Rush, a leading physician in Philadelphia, impacted the medical profession in early America and paved the way for later medical research. His research and publications on mental illness led to the founding of the American Psychiatry Association. He was also one of the first doctors to recommend that the mentally ill should be treated, not imprisoned. As an educator, Rush wrote the first American textbook on chemistry.
As a politician, Rush was involved with the Sons of Liberty and then the Continental Congress. In 1776 Rush was elected to represent Philadelphia, and he signed the Declaration of Independence. Rush was also a surgeon in the Continental Army.

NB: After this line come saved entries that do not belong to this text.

**src/rtl/cbm2_bus_pkg.sv**
```systemverilog
// cbm2_bus_pkg: shared state type, widths and parameter legality check for the CBM-II bus sequencer
package cbm2_bus_pkg;
    typedef enum logic {RUN, STALL} state_t;
    localparam int CNT_W = 6;
    localparam int STALL_W = 7;
    function automatic logic params_ok(input int half_clks, input int vid_slot, input int cpu_slot,
                                       input int cpu_len, input int ram_timeout);
        return half_clks >= 8 && half_clks <= 64 && vid_slot < half_clks - 1 && cpu_len >= 1 &&
               cpu_slot + cpu_len <= half_clks - 1 && ram_timeout >= 1 && ram_timeout < 2 ** STALL_W;
    endfunction
endpackage

```
**src/rtl/cbm2_ram_handshake.sv**
```systemverilog
// cbm2_ram_handshake: SDRAM request tracking, stall decision, stall timeout and sticky error flag
module cbm2_ram_handshake
    import cbm2_bus_pkg::*;
#(
    parameter int RAM_TIMEOUT = 8
) (
    input  logic clk_sys,
    input  logic reset,
    input  logic req_fire,
    input  logic ram_ack,
    input  logic at_half_end,
    input  logic in_stall,
    output logic stall,
    output logic resume,
    output logic ram_err
);
    logic pending, timeout;
    logic [STALL_W-1:0] stall_cnt;
    assign timeout = in_stall && stall_cnt == STALL_W'(RAM_TIMEOUT - 1);
    assign stall = at_half_end && pending && !ram_ack;
    assign resume = in_stall && (ram_ack || timeout);
    // An ack only counts once the request is registered; a timeout with a simultaneous ack is an ack
    always_ff @(posedge clk_sys) begin
        if (reset) begin
            pending <= 1'b0;
            stall_cnt <= '0;
            ram_err <= 1'b0;
        end else begin
            pending <= req_fire || (pending && !ram_ack && !timeout);
            stall_cnt <= (in_stall && !resume) ? stall_cnt + STALL_W'(1) : '0;
            if (timeout && !ram_ack) ram_err <= 1'b1;
        end
    end
endmodule

```
**src/rtl/cbm2_bus_sequencer.sv**
```systemverilog
// cbm2_bus_sequencer: 1 MHz two-phase bus cycle generator with SDRAM stall, pause and 6509/IPC slot arbitration
module cbm2_bus_sequencer
    import cbm2_bus_pkg::*;
#(
    parameter int HALF_CLKS = 16,
    parameter int VID_SLOT = 2,
    parameter int CPU_SLOT = 4,
    parameter int CPU_LEN = 4,
    parameter int RAM_TIMEOUT = 8
) (
    input  logic clk_sys,
    input  logic reset,
    input  logic pause,
    input  logic ram_cs,
    input  logic ram_ack,
    input  logic copro_req,
    output logic phase,
    output logic vidCycle,
    output logic cpuCycle,
    output logic ram_req,
    output logic cpu_ce,
    output logic copro_ce,
    output logic copro_gnt,
    output logic ram_err
);
    if (!params_ok(HALF_CLKS, VID_SLOT, CPU_SLOT, CPU_LEN, RAM_TIMEOUT)) begin : g_bad_params
        $error("cbm2_bus_sequencer: illegal parameter combination");
    end
    localparam logic [CNT_W-1:0] LAST = CNT_W'(HALF_CLKS - 1);
    localparam logic [CNT_W-1:0] VID = CNT_W'(VID_SLOT);
    localparam logic [CNT_W-1:0] CPU_FIRST = CNT_W'(CPU_SLOT);
    localparam logic [CNT_W-1:0] CPU_END = CNT_W'(CPU_SLOT + CPU_LEN);
    state_t state;
    logic [CNT_W-1:0] cnt;
    logic paused, cpu_sel, run, half_end, req_fire, stall, resume, wrap, boundary;
    assign run = state == RUN && !paused;
    assign half_end = run && cnt == LAST;
    assign vidCycle = run && cnt == VID;
    assign cpuCycle = run && phase && cnt >= CPU_FIRST && cnt < CPU_END;
    assign req_fire = ram_cs && (vidCycle || (cpuCycle && cnt == CPU_FIRST));
    assign ram_req = req_fire;
    // A wrap is either an unstalled half end or the clock a stall resolves; in phase 1 it completes a cycle
    assign wrap = (half_end && !stall) || (state == STALL && resume);
    assign boundary = wrap && phase;
    assign cpu_ce = boundary && !cpu_sel;
    assign copro_ce = boundary && cpu_sel;
    assign copro_gnt = cpu_sel;
    cbm2_ram_handshake #(.RAM_TIMEOUT(RAM_TIMEOUT)) u_handshake (
        .clk_sys(clk_sys),
        .reset(reset),
        .req_fire(req_fire),
        .ram_ack(ram_ack),
        .at_half_end(half_end),
        .in_stall(state == STALL),
        .stall(stall),
        .resume(resume),
        .ram_err(ram_err)
    );
    // Slot counter, phase, run/stall state; pause and slot ownership change only at completed cycles
    always_ff @(posedge clk_sys) begin
        if (reset) begin
            cnt <= '0;
            phase <= 1'b0;
            state <= RUN;
            cpu_sel <= 1'b0;
            paused <= 1'b0;
        end else if (paused) begin
            paused <= pause;
        end else if (wrap) begin
            cnt <= '0;
            phase <= ~phase;
            state <= RUN;
            if (boundary) begin
                cpu_sel <= copro_req;
                paused <= pause;
            end
        end else if (stall) begin
            state <= STALL;
        end else if (run) begin
            cnt <= cnt + CNT_W'(1);
        end
    end
endmodule

```
**config.mk**
```make
export PLATFORM = sky130hd
export DESIGN_NAME = cbm2_bus_sequencer
export DESIGN_NICKNAME = d
export VERILOG_FILES = /design/src/rtl/cbm2_bus_pkg.sv /design/src/rtl/cbm2_ram_handshake.sv /design/src/rtl/cbm2_bus_sequencer.sv
export SDC_FILE = /design/constraint.sdc
export NUM_CORES = 1
export LEC_CHECK = 0
export BUFFER_PORTS_ARGS = -buffer_cell sky130_fd_sc_hd__buf_2
export CAP_MARGIN = 20
export CORE_UTILIZATION = 49
export DETAILED_ROUTE_END_ITERATION = 12
export PLACE_DENSITY_LB_ADDON = 0.3
export SYNTH_ARGS = -nofsm -noshare
export SYNTH_HDL_FRONTEND = slang
export SYNTH_SLANG_ARGS = --single-unit
export TNS_END_PERCENT = 50
```
**constraint.sdc**
```tcl
create_clock -name clk_sys -period 2.2 [get_ports clk_sys]
set_input_delay 0.44 -clock clk_sys [delete_from_list [all_inputs] [get_ports clk_sys]]
set_output_delay 0.44 -clock clk_sys [all_outputs]
set_load 0.02 [all_outputs]
```
### Yosys cells after proc, flatten, opt, wreduce, memory -nomap -nowiden

Index checks and enable logic that the tools add are counted.

* input port bits: 6
* flip-flop bits (word level): 19
* output and inout bits: 8

* reductions and logical operators: 38
* mux-type cells: 8
* bitwise operators: 4
* equal/unequal tests: 5
* add/sub/neg operators: 2
* order comparisons: 2

Operators by type and width (number)
* $logic_and A1 B1 Y1: 21
* $mux W6: 3
* $add A7 B1 Y7 const B: 1
* $eq A7 B3 Y1 const B: 1
* $add A6 B1 Y6 const B: 1
* $eq A6 B2 Y1 const B: 1
* $eq A6 B3 Y1 const B: 1
* $eq A6 B4 Y1 const B: 1
* $ge A6 B3 Y1 const B: 1
* $logic_not A1 Y1: 6
* $lt A6 B4 Y1 const B: 1
* $reduce_and A3 Y1: 2
* $mux W1: 5
* $logic_or A1 B1 Y1: 4
* $not A1 Y1: 4
* $reduce_and A2 Y1: 2
* $reduce_bool A2 Y1: 2
* $ne A2 B1 Y1 const B: 1
* $reduce_or A2 Y1: 1

### Depth between registers and ports, before layout

Gate-level depths: netlist of run 1.

* depth in word-level cells: 12
* mapped depth: 6

### By module

Synthesis of run 1 repeated with hierarchy kept, for this count alone.

* cell total of the unflattened synthesis: 105
* area total of the unflattened synthesis: 957.2 µm²

By module, submodules not included
* cbm2_bus_sequencer: cells each 64, area an instance 541.8 µm², times used 1
* cbm2_ram_handshake: cells each 41, area an instance 415.4 µm², times used 1

### Worst setup path before layout of run 1

Ideal clock, no wire load.

* path kind: register to output
* start: register state
* end: output copro_ce
* data arrival time: 1.904 ns
* slack: -0.144 ns
* stages on the path, launching flop included: 6
* cell sequence: dfxtp_1 > clkbuf_2 > or4_4 > or3_4 > a31o_2 > nor2_1

* cells in the longest elaborated chain, start to end: 10
* elaborated cells on any way between the ends: 14
* classes of those cells: bitwise: 1; reduce/logical: 13

Ends and longest elaborated chain
* from (decl): line cbm2_bus_sequencer.sv:33 `state_t state;`
* from (signal assigned): line cbm2_bus_sequencer.sv:64 `state <= RUN;`
* from (signal assigned): line cbm2_bus_sequencer.sv:72 `state <= RUN;`
* from (signal assigned): line cbm2_bus_sequencer.sv:78 `state <= STALL;`
* $not A1 Y1: line cbm2_bus_sequencer.sv:36 `assign run = state == RUN && !paused;`
* $logic_and A1 B1 Y1: line cbm2_bus_sequencer.sv:36
* $logic_and A1 B1 Y1: line cbm2_bus_sequencer.sv:37 `assign half_end = run && cnt == LAST;`
* $logic_and A1 B1 Y1 (2 in a row): line cbm2_ram_handshake.sv:20 `assign stall = at_half_end && pending && !ram_ack;`
* $logic_not A1 Y1: line cbm2_bus_sequencer.sv:43 `assign wrap = (half_end && !stall) || (state == STALL && resume);`
* $logic_and A1 B1 Y1: line cbm2_bus_sequencer.sv:43
* $logic_or A1 B1 Y1 *: line cbm2_bus_sequencer.sv:43
* $logic_and A1 B1 Y1 *: line cbm2_bus_sequencer.sv:44 `assign boundary = wrap && phase;`
* $logic_and A1 B1 Y1 *: line cbm2_bus_sequencer.sv:46 `assign copro_ce = boundary && cpu_sel;`
* to (decl): line cbm2_bus_sequencer.sv:22 `output logic copro_ce,`

Every way passes the cells marked *; elsewhere a longest branch is shown, timed or not.

### Worst setup path in the final report of run 1

Ends and elaborated chain as after synthesis.

==> flow_summary_export.csv, run 1 <==
group,metric,value,unit
placement,portBuffers,13,
yosys,synth_seq_cells,19,
drt,routedWlPerCell,12.15,microns
yosys,syn_nets,122,
cts,clk_pin_slew,0.12,ns
drt,drt_iter0_drc,10,
timing,finalCritPeriodShare,1.118,
floorplanning,fp.dieW,46.77,microns
drt,num_vias,861,
layout,final_cells,162,
yosys,avgSynthCellArea,8.770,sq um
cts,htreeDepth,1,
yosys,yosysSeqAreaShare,0.3873,
floorplanning,die_h,46.77,microns
floorplanning,core_area,0.001802,sq mm
layout,nets,148,
critical_path,critPathMaxFanout,4,
drt,vias_per_cell,5.315,
critical_path,cp_slowest_cell,"or4_4",
layout,antenna_cells,0,
floorplanning,fp.dieArea,0.002187,sq mm
cts,cts-root-buf,"clkbuf_4",
floorplanning,io_pins,14,
critical_path,crit_path_cell_trace,"or4_4 > or3_4 > a31o_4 > nor2_4 > buf_6",
cts,cts_num_sinks,19,
min_path,hold_class,"input pin to register",
drt,drc,0,
critical_path,arrival,2.02,ns
critical_path,start_kind,"register",
timing,max_freq,406.7,MHz
yosys,synth_cells,112,
global_routing,first_global_vias,733,
cts,clk_latency,0.31,ns
layout,final_common_cell,"dfxtp_1",
cts,cts_tree,"done",
timing,report.final.setup_viol,2,
cts,cts_buffer_depth,2,
global_routing,grt_max_degree,18,
layout,fin_util,0.6701,
layout,design_area,0.001207,sq mm
critical_path,cp-end-kind,"primary output",
layout,area_growth_syn_to_layout,22.93,%
run,maxCapViolCount,0,
yosys,ys_types,37,
placement,hpwl,1.503,mm
global_routing,grt_pass1_wl,3.201,mm
timing,slew_violations,0,
placement,dp_cells,158,
floorplanning,row_count,15,
global_routing,antenna_found_initial,0,
placement,gp_congestion,0.7724,
cts,hold_buffers,0,
global_routing,gr-usage-met3,0.08077,
timing,skew,0.005205,ns
critical_path,path_class,"register to primary output",
placement,dpl_cell_area,0.001169,sq mm
timing,fin_crit,2.459,ns
yosys,yosysWarnings,0,
yosys,syn-cell-area,982.2,sq um
timing,whs,0.3882,ns
critical_path,worstPathRequired,1.76,ns
global_routing,met2_usage,0.3556,
critical_path,cp_top_family,"simple AND/OR/NAND/NOR gates",
outcome,status,"finished, violations left",
drt,antenna_left,0,
global_routing,track_usage,0.2162,
global_routing,grt-ovfl-total,0,
timing,rsz0062_at_grt,"true",
cts,cts_made_buffers,3,
timing,report.final.hold_viol_count,0,
global_routing,top_usage_layer,"met2",
timing,worstMarginPinSlew,0.3197,ns
power,p_per_area,483.7,mW/mm^2
floorplanning,start_util,0.5451,
drt,dr.pass1.iters,4,
critical_path,path_buf_inv,1,
power,p_leak,0.4626,nW
layout,final_cell_mix,"19 x dfxtp_1, 14 x nor2_1, 12 x inv_1",
power,vdd_drop_max,0.5860,mV
drt,routed_wl,1.968,mm
layout,layout-drive-gt1-share,0.2701,
critical_path,slowest_delay,0.55,ns
timing,relSlewSlack,0.7854,
outcome,violations,"setup timing",
timing,fin_ws,-0.2591,ns
global_routing,grt_util_met1,0.2695,
## routing by layer
metal,vias up,part of all wire
li1,443,-
met1,402,0.49
met2,14,0.46
met3,2,0.042
met4,0,0.0066
met5,-,0
## what timing repair did
item | in CTS | in global routing
setup buffers | 0 | 0
endpoints found under the setup margin | 2 | 3
resized for setup | 2 | 1
## worst paths after layout
check                                              start                  endpoint  slack [ns]  cells past startpoint
worst max-delay path                               state                  copro_ce       -0.26                      5
worst min-delay path                           copro_req                 copro_gnt        0.39                      3
worst max register to register                     state                 copro_gnt        0.24                      5
worst min register to register  u_handshake.stall_cnt[0]  u_handshake.stall_cnt[0]        0.46                      1
## synthesized netlist by cell type
library cell / count / share of area
nor3b_1: 1 / 0.0076
a21oi_1: 3 / 0.015
and2_1: 1 / 0.0064
or4_4: 1 / 0.011
inv_1: 12 / 0.046
nand3_1: 6 / 0.031
nand3b_1: 2 / 0.015
o31ai_1: 2 / 0.015
nor2b_1: 1 / 0.0064
o21ai_0: 3 / 0.015
or3_4: 1 / 0.011
clkbuf_1: 1 / 0.0038
or4_1: 1 / 0.0076
xnor2_1: 2 / 0.018
ha_1: 4 / 0.051
nand4_1: 1 / 0.0064
a311oi_1: 1 / 0.0089
nand4b_2: 1 / 0.015
a31o_2: 1 / 0.0089
dfxtp_1: 19 / 0.39
nand4b_1: 1 / 0.0089
o32ai_1: 2 / 0.018
o21ba_2: 1 / 0.010
or3_1: 2 / 0.013
a211oi_1: 3 / 0.023
nand2_1: 5 / 0.019
clkbuf_2: 1 / 0.0051
nand2b_1: 4 / 0.025
mux2_4: 1 / 0.015
nor2_1: 16 / 0.061
and3_1: 1 / 0.0064
mux2i_1: 2 / 0.020
nor3_1: 3 / 0.015
a31oi_4: 1 / 0.022
xor2_1: 3 / 0.027
o41ai_2: 1 / 0.017
nor4_1: 1 / 0.0064
## state kept, by name, summed over array words and instances (netlist names)
name	flops
cnt	6
copro_gnt	1
paused	1
phase	1
state	1
u_handshake.pending	1
u_handshake.ram_err	1
u_handshake.stall_cnt	7
## tightest hold or removal path: stages
cell and delay (ns):
buf_2 0.10, nand2b_1 0.06, mux2i_1 0.06
## kinds of logic after synthesis
group / share of synthesized area
and+or+nand+nor: 0.2739
DFF: 0.3873
AOI/OAI and AO/OA: 0.1529
muxes: 0.03567
xor gates and xnor gates: 0.04459
adders and majority gates: 0.05096
buffers and inverters: 0.05477
## power breakdown
part	internal [W]	switching [W]
logic	0.0000189	0.0000234
clock network	0.0000694	0.000118
registers	0.000349	0.00000530
total	0.000438	0.000146
## area by class of cell
| class | instances | area, sq um |
|---|---|---|
| Inverter | 12 | 45.04 |
| Clock inverter | 1 | 7.507 |
| Fill cell | 165 | 594.3 |
| Clock buffer | 3 | 22.52 |
| Sequential cell | 19 | 380.4 |
| Tap cell | 25 | 31.28 |
| Timing Repair Buffer | 23 | 148.9 |
| Multi-Input combinational cell | 79 | 571.8 |
## stage by stage
stage | worst slack, ns | setup TNS (ns) | total power [W]
floorplan | 0.006906 | 0 | 0.0003872
CTS | -0.2648 | -0.5057 | 0.0005899
finish | -0.2591 | -0.4911 | 0.0005840
global route | -0.3179 | -0.6364 | 0.0006128
global placement | 0.08492 | 0 | 0.0004030
detailed placement | 0.07691 | 0 | 0.0004049
(Power assumes the default switching activity.)
==> inputs of run 2 (changes only) <==
- CAP_MARGIN: 20 -> unset
- RECOVER_POWER: unset -> 25
==> run 2 against run 1 <==
  * Largest cell class unchanged
  * Total power is essentially flat
  * Critical endpoint unchanged
  * Via count up 0.35%
  * The run still ends with setup timing left
  * Routed wire length hardly changed
==> flow_summary_export.csv, run 2 (synthesized netlist as in run 1, its figures left out) <==
group,metric,value,unit
critical_path,start_kind,"register",
timing,worstMarginPinSlew,0.3199,ns
drt,antenna_left,0,
layout,fin_util,0.6667,
timing,report.final.hold_viol_count,0,
critical_path,critPathMaxFanout,4,
timing,slew_violations,0,
outcome,status,"finished, violations left",
timing,finalCritPeriodShare,1.118,
timing,tns,-0.4906,ns
layout,largest_register_ffs,7,
layout,area_growth_syn_to_layout,22.29,%
outcome,violations,"setup timing",
timing,skew,0.005094,ns
critical_path,cp-end-kind,"primary output",
power,vdd_drop_max,0.5860,mV
timing,relSlewSlack,0.7853,
cts,cts_buffer_depth,2,
global_routing,grt_pass1_wl,3.201,mm
floorplanning,fp.dieArea,0.002187,sq mm
cts,cts-root-buf,"clkbuf_4",
power,p_per_area,486.1,mW/mm^2
layout,final_cell_mix,"19 x dfxtp_1, 14 x nor2_1, 12 x inv_1",
layout,antenna_cells,0,
drt,routedWlPerCell,12.15,microns
timing,fin_ws,-0.2588,ns
placement,portBuffers,13,
layout,reg.largest.list,"u_handshake.stall_cnt x7, cnt x6",
placement,gp_congestion,0.7724,
power,p_leak,0.4498,nW
timing,fin_crit,2.459,ns
drt,vias_per_cell,5.333,
timing,max_freq,406.7,MHz
floorplanning,start_util,0.5451,
floorplanning,die_h,46.77,microns
critical_path,worstPathRequired,1.76,ns
global_routing,track_usage,0.2162,
global_routing,grt-ovfl-total,0,
placement,hpwl,1.503,mm
floorplanning,core_area,0.001802,sq mm
min_path,hold_class,"input pin to register",
critical_path,critPathLaunch,"state",
floorplanning,fp.dieW,46.77,microns
layout,layout-drive-gt1-share,0.2482,
critical_path,path_class,"register to primary output",
critical_path,arrival,2.02,ns
cts,clk_pin_slew,0.12,ns
min_path,hp-start,"copro_req",
timing,rsz0062_at_grt,"true",
layout,largest_register,"u_handshake.stall_cnt",
cts,cts_tree,"done",
floorplanning,io_pins,14,
cts,htreeDepth,1,
drt,drc,0,
cts,cts_num_sinks,19,
layout,final_cells,162,
critical_path,r2r_start,"state",
cts,cts_made_buffers,3,
run,maxCapViolCount,0,
drt,dr.pass1.iters,4,
drt,num_vias,864,
global_routing,first_global_vias,733,
layout,nets,148,
cts,clk_latency,0.31,ns
timing,report.final.setup_viol,2,
placement,dp_cells,158,
global_routing,antenna_found_initial,0,
drt,drt_iter0_drc,12,
floorplanning,row_count,15,
layout,nFillCells,166,
layout,final_common_cell,"dfxtp_1",
drt,routed_wl,1.969,mm
global_routing,grt_max_degree,18,
run 2: cell count changes in the layout (fill, tap and decap cells not counted), sizes merged:
cell,before,now
buf,23,20
clkbuf,3,6
run 2: metrics by stage:
stage          area (sq um)  worst slack [ns]  hold WS (ns)   power, W
2_1_floorplan          1006          0.006906        0.4179  0.0003872
3_3_place_gp           1169           0.08492        0.4303  0.0004030
3_5_place_dp           1169           0.07691        0.4395  0.0004049
4_1_cts                1204           -0.2648        0.3865  0.0005899
5_1_grt                1201           -0.3179        0.3851  0.0006128
6_report               1201           -0.2588        0.3884  0.0005839
run 2: where the power goes:
part | switching, W | internal (W) | total (W)
logic | 0.0000234 | 0.0000189 | 0.0000423
clock network | 0.000118 | 0.0000694 | 0.000187
registers | 0.00000531 | 0.000349 | 0.000355
total | 0.000146 | 0.000438 | 0.000584
run 2: layer usage:
layer,track usage,wire (microns)
met1,0.2695,959
met2,0.3556,913
met3,0.08077,83
met4,0.05143,13
met5,0,0
run 2: final cells by class:
type	count	area (sq um)	area share
timing repair buffer	23	142.6	0.1188
multi-input combinational	79	571.8	0.4760
sequential	19	380.4	0.3167
tap	25	31.28	0.02604
inverter	12	45.04	0.03750
clock inverter	1	7.507	0.006250
clock buffer	3	22.52	0.01875
run 2: repair_timing:
| action | in CTS | in global routing |
|---|---|---|
| setup endpoints to repair | 2 | 3 |
| hold buffers | 0 | 0 |
| resized for setup | 2 | 1 |
| buffers inserted | 0 | 0 |
run 2: worst paths after layout:
check | endpoint | slack (ns) | cells after the start
setup / recovery | copro_ce | -0.26 | 5
hold / removal | copro_gnt | 0.39 | 3
setup reg to reg | copro_gnt | 0.24 | 5
hold reg to reg | u_handshake.stall_cnt[0] | 0.46 | 1
run 2: worst max-delay path, stage by stage, from the launching register on:
cell and delay (ns):
dfxtp_1 0.33, or4_4 0.55, or3_4 0.35, a31o_4 0.25, nor2_4 0.11, buf_6 0.12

Rush became a bold and respected voice against slavery after witnessing hundreds of slave ships in England. In 1787 he joined the Pennsylvania Abolitionist Society, one of the first in early America, and he authored its constitution. Rush worked with Philadelphia’s African American community and even helped found the city’s first black church. Rush used science to argue against false beliefs that African Americans were intellectually or morally inferior to whites, a justification for slavery. In writing against slavery in the new nation of America, Rush stated, “Remember that national crimes require national punishments and without declaring what punishment awaits this evil, you may venture to assure them that it cannot pass with impunity, unless God shall cease to be just or merciful.”
CENTERED ON CHRIST
Rush stated in his autobiography that his mother was very influential in his religious upbringing. Rush had not been a fully devoted Christian until he had a near-death experience. Describing it, he said, “I realized death. My faith it is true, was weak, but my hopes in the mercy of God, in a Redeemer, were strong. It pleased God to restore me and for some time afterwards to continue upon my mind a considerable sense of divine things.”
Rush also stated, “I early devoted myself to the interests of science, and humanity, and have through the mercy of God led a life in which the good I have enjoyed, has predominated infinitely over all the evil I have felt and merited.”